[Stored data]
___

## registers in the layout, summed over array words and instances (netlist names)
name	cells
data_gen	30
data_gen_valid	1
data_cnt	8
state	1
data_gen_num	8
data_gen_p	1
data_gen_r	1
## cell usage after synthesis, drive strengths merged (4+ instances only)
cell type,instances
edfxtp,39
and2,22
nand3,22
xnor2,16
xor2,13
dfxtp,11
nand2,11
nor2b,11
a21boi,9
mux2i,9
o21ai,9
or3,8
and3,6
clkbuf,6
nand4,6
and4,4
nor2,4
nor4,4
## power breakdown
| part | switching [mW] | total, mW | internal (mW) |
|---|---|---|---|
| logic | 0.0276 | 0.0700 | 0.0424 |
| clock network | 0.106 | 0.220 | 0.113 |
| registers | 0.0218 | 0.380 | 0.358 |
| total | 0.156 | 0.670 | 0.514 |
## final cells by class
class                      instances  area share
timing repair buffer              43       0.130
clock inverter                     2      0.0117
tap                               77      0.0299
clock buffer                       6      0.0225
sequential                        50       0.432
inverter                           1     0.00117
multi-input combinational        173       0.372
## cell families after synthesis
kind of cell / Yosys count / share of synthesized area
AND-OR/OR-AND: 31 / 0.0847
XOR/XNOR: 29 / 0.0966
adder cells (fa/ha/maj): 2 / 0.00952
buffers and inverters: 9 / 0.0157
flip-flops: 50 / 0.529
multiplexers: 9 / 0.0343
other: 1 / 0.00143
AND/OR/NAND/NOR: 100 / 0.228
**design/flow/run.sh**
```bash
#!/bin/bash
# OpenROAD 26Q1-2900-gdf79404cd8, Yosys 0.63+post, stock flow scripts
make -C /OpenROAD-flow-scripts/flow DESIGN_CONFIG=/design/flow/config.mk WORK_HOME=/design/flow/orfs finish
```
**design/flow/config.mk**
```make
export PLATFORM = sky130hd
export DESIGN_NAME = task3
export DESIGN_NICKNAME = task3
export VERILOG_FILES = /design/flow/design.v
export SDC_FILE = /design/flow/constraint.sdc
export NUM_CORES = 4
export LEC_CHECK = 1
export CORE_UTILIZATION = 40
```
**design/flow/design.v**
```verilog
module task3(
    input clk, 
    input rstn,
	 input unsigned [4:0] radius,
	 input [2:0] colour_inp,
	 input draw,
    output reg [7:0] vga_x, 
    output reg [6:0] vga_y,
	 output reg [2:0] vga_colour, 
    output reg vga_plot
	 );
	 reg [7:0] xc = 8'd80, x_off = 8'd0;
	 reg [6:0] yc = 7'd60, y_off = 7'd0;
	 reg clear_done = 1'b0;
	 reg signed [7:0] d = 8'd0;
	 reg [3:0] state, next_state;
	 parameter SETUP = 4'b1100, CLEAR = 4'b0000, IDLE = 4'b0001, START = 4'b1011, oct1 = 4'b0010, 
	           oct2 = 4'b0011,
	           oct3 = 4'b0100, oct4 = 4'b0101, oct5 = 4'b0110,
	           oct6 = 4'b1000, oct7 = 4'b1001, oct8 = 4'b1010;
	 always@(posedge clk or posedge rstn)
	 begin
	  if (rstn == 1'b1)
		  state <= SETUP;
	  else
	     state <= next_state;
    end
	 always@(*)
	 begin
	   case (state)
		SETUP: next_state = CLEAR;
		CLEAR: begin if (clear_done == 1'b1)
		         next_state = IDLE;
				 else
				   next_state = CLEAR; end
		IDLE: begin if (draw == 1'b0)
		          next_state = START;
			   else
				    next_state = IDLE;
				end
		START: next_state = oct1;
		oct1: next_state = oct2;
		oct2: next_state = oct3;
		oct3: next_state = oct4;
		oct4: next_state = oct5;
		oct5: next_state = oct6;
		oct6: next_state = oct7;
		oct7: next_state = oct8;
		oct8: begin
		       if (x_off > y_off)
				  next_state = IDLE;
				 else
				  next_state = oct1;
				end
	   default: next_state = SETUP;
		endcase
	 end
	 always@(posedge clk)
	 begin
	 case(state)
	 SETUP: begin
	           vga_x <= 0;
              vga_y <= 0;
              vga_plot <= 0;
				  vga_colour <= 3'b000;
				  clear_done <= 1'b0;
			  end
	 CLEAR: begin 
	         if (vga_x < 159) begin
                vga_x <= vga_x + 1'b1;
                vga_plot <= 1;
					 vga_colour <= 3'b000;
            end 
				else if (vga_y < 119) begin
                vga_y <= vga_y + 1'b1;
                vga_x <= 0;
                vga_plot <= 1;
					  end
			   else begin
				   clear_done <= 1'b1;
					end
            end
	 IDLE: begin clear_done <= 1'b0; 
	       end
	 START: begin
	         x_off <= 0;
				y_off <= {2'b00,radius};
				d <= 8'd3 - (8'd2*({3'b000,radius}));
				vga_colour <= colour_inp;
				vga_x <= 0;
            vga_y <= 0;
            vga_plot <= 0;
				end
	 oct1: begin
		       vga_x <= xc + x_off;
				 vga_y <= yc + y_off;
				 vga_plot <= 1'b1;
				 vga_colour <= colour_inp;
				end
		oct2: begin
		       vga_x <= xc - x_off;
				 vga_y <= yc + y_off;
				 vga_plot <= 1'b1;
				 vga_colour <= colour_inp;
				end
		oct3: begin
		       vga_x <= xc + x_off;
				 vga_y <= yc - y_off;
				 vga_plot <= 1'b1;
				 vga_colour <= colour_inp;
				end
		oct4: begin
		       vga_x <= xc - x_off;
				 vga_y <= yc - y_off;
				 vga_plot <= 1'b1;
				 vga_colour <= colour_inp;
				end
		oct5: begin
		       vga_x <= xc + y_off;
				 vga_y <= yc + x_off;
				 vga_plot <= 1'b1;
				 vga_colour <= colour_inp;
				end
		oct6: begin
		       vga_x <= xc - y_off;
				 vga_y <= yc + x_off;
				 vga_plot <= 1'b1;
				 vga_colour <= colour_inp;
				end
		oct7: begin
		       vga_x <= xc + y_off;
				 vga_y <= yc - x_off;
				 vga_plot <= 1'b1;
				 vga_colour <= colour_inp;
				end
		oct8: begin
		       vga_x <= xc - y_off;
				 vga_y <= yc - x_off;
				 vga_plot <= 1'b1;
				 vga_colour <= colour_inp;
				 x_off <= x_off + 1'b1;
				 if (d[7] == 1'b1)
				   d <= d + ((8'b0000100)*(x_off + 1'b1)) + 8'b00000110;
				 else
				   begin
					 d <= d + ((8'b0000100)*((x_off + 1'b1) - y_off)) + 8'b00001100;
					 y_off <= y_off - 7'd1;
					end		 
				end
		endcase
	 end
endmodule
```
[flow/config.mk]
export PLATFORM = sky130hd
export DESIGN_NAME = month_date
export DESIGN_NICKNAME = month_date
export VERILOG_FILES = /design/flow/design.v
export SDC_FILE = /design/flow/constraint.sdc
export NUM_CORES = 4
export LEC_CHECK = 1
export CORE_AREA = 10 10 83 83
export DIE_AREA = 0 0 93 93
[flow/constraint.sdc]
current_design month_date

set clk_period 3.7
set clk_io_pct 0.2

create_clock -name clk0 -period $clk_period [get_ports {clk_i}]

set non_clock_inputs [all_inputs -no_clocks]
set_input_delay [expr $clk_period * $clk_io_pct] -clock clk0 $non_clock_inputs
set_output_delay [expr $clk_period * $clk_io_pct] -clock clk0 [all_outputs]
[flow/design.v]
`timescale 1ns / 1ps
module month_date(
    clk_i,
	 rst_n,
	 en,
	 leap_en,
	 month1,
	 month0,
	 day1,
	 day0
	 );
input clk_i;
input rst_n;
input en;
input [1:0] leap_en;
output [3:0] month1;
output [3:0] month0;
output [3:0] day1;
output [3:0] day0;
reg [3:0] month1;
reg [3:0] month0;
reg [3:0] day1;
reg [3:0] day0;
reg [3:0] month1_tmp;
reg [3:0] month0_tmp;
reg [3:0] day1_tmp;
reg [3:0] day0_tmp;
always@(*)
begin
	if(en==1'b1)
	begin
		if(month1==4'd0 && month0==4'd2 && day1==4'd2 && day0==4'd8)
		begin
			case(leap_en)
			2'b00: 
			begin
				month1_tmp=month1;
				month0_tmp=month0;
				day1_tmp=day1;
				day0_tmp=4'd9;
			end
			default: 
			begin
				month1_tmp=4'd0;
				month0_tmp=4'd3;
				day1_tmp=4'd0;
				day0_tmp=4'd1;
			end
			endcase
		end
		else if(month1==4'd0 && month0==4'd2 && day1=='d2 && day0==4'd9)
		begin
			month1_tmp=4'd0;
			month0_tmp=4'd3;
			day1_tmp=4'd0;
			day0_tmp=4'd1;
		end
		else if(((month1==4'd0 && (month0==4'd1 || month0==4'd3 || month0==4'd5 || month0==4'd7 || month0==4'd8)) ||
					(month1==4'd1 && month0==4'd0)) && day1==4'd3 && day0==4'd1) 
		begin
			month1_tmp=month1;
			month0_tmp=month0+4'd1;
			day1_tmp=4'd0;
			day0_tmp=4'd1;
		end
		else if(((month1==4'd0 && (month0==4'd4 || month0==4'd6)) || (month1==4'd1 && month0==4'd1)) && day1==4'd3 && day0==4'd0) 
		begin
			month1_tmp=month1;
			month0_tmp=month0+4'd1;
			day1_tmp=4'd0;
			day0_tmp=4'd1;
		end
		else if(month1==4'd0 && month0==4'd9 && day1==4'd3 && day0==4'd0) 
		begin
			month1_tmp=month1+4'd1;
			month0_tmp=4'd0;
			day1_tmp=4'd0;
			day0_tmp=4'd1;
		end
		else if(month1==4'd1 && month0==4'd2 && day1==4'd3 && day0==4'd1) 
		begin
			month1_tmp=4'd0;
			month0_tmp=4'd1;
			day1_tmp=4'd0;
			day0_tmp=4'd1;
		end
		else if(day0==4'd9)
		begin
			month1_tmp=month1;
			month0_tmp=month0;
			day1_tmp=day1+4'd1;
			day0_tmp=4'd0;
		end
		else
		begin
			month1_tmp=month1;
			month0_tmp=month0;
			day1_tmp=day1;
			day0_tmp=day0+4'd1;
		end
	end
	else 
	begin
		month1_tmp=month1;
		month0_tmp=month0;
		day1_tmp=day1;
		day0_tmp=day0;
	end
end
always@(posedge clk_i or negedge rst_n)
begin
	if(~rst_n)
	begin
		month1<=4'd0;
		month0<=4'd1;
		day1<=4'd0;
		day0<=4'd1;
	end
	else
	begin
		month1<=month1_tmp;
		month0<=month0_tmp;
		day1<=day1_tmp;
		day0<=day0_tmp;
	end
end
endmodule
### flow/design.v
`timescale 1ns / 1ps
module dff_synchronizer(
   input wire clk1,
    input wire clk2,
    input wire rst,
    input wire din,
    output reg dout
);
   reg din_flop;
(* ASYNC_REG = "TRUE" *) reg dmeta;
    always @(posedge clk1 or posedge rst)begin
        if (rst) din_flop <= 1'b0;
        else       din_flop <= din; end
    always @(posedge clk2 or posedge rst) begin
        if (rst) begin
            dmeta <= 1'b0;
            dout  <= 1'b0;
            dout<=1'b0;
    end else begin
            dmeta <= din_flop;
            dout <= dmeta;
            end
        end
endmodule
`timescale 1ns / 1ps
module frequency_classifier (
    input wire clk,
    input wire reset,
    input wire done_tick,    
    input wire [15:0] prd2,            
    output reg is_10M,
    output reg is_20M,
    output reg is_5M
);
    always @(posedge clk or posedge reset) begin
        if (reset) begin
            is_10M <= 0;
            is_20M <= 0;
            is_5M <= 0;
        end else begin
           is_5M <= 0;
           is_10M <= 0;
           is_20M <= 0;
            if (done_tick) begin
                if (prd2 == 16'd16)
                    is_10M <= 1'b1;
                else if (prd2 == 16'd6)
                    is_20M <= 1'b1;
                else if (prd2 == 16'd36)
                    is_5M <= 1'b1;
            end
        end
    end
endmodule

___

» What this task involves: Output each line of the records above exactly, beginning at the first, and stop once the line containing "other: 1 / 0.00143" has been output.

» Solution:
## registers in the layout, summed over array words and instances (netlist names)
name	cells
data_gen	30
data_gen_valid	1
data_cnt	8
state	1
data_gen_num	8
data_gen_p	1
data_gen_r	1
## cell usage after synthesis, drive strengths merged (4+ instances only)
cell type,instances
edfxtp,39
and2,22
nand3,22
xnor2,16
xor2,13
dfxtp,11
nand2,11
nor2b,11
a21boi,9
mux2i,9
o21ai,9
or3,8
and3,6
clkbuf,6
nand4,6
and4,4
nor2,4
nor4,4
## power breakdown
| part | switching [mW] | total, mW | internal (mW) |
|---|---|---|---|
| logic | 0.0276 | 0.0700 | 0.0424 |
| clock network | 0.106 | 0.220 | 0.113 |
| registers | 0.0218 | 0.380 | 0.358 |
| total | 0.156 | 0.670 | 0.514 |
## final cells by class
class                      instances  area share
timing repair buffer              43       0.130
clock inverter                     2      0.0117
tap                               77      0.0299
clock buffer                       6      0.0225
sequential                        50       0.432
inverter                           1     0.00117
multi-input combinational        173       0.372
## cell families after synthesis
kind of cell / Yosys count / share of synthesized area
AND-OR/OR-AND: 31 / 0.0847
XOR/XNOR: 29 / 0.0966
adder cells (fa/ha/maj): 2 / 0.00952
buffers and inverters: 9 / 0.0157
flip-flops: 50 / 0.529
multiplexers: 9 / 0.0343
other: 1 / 0.00143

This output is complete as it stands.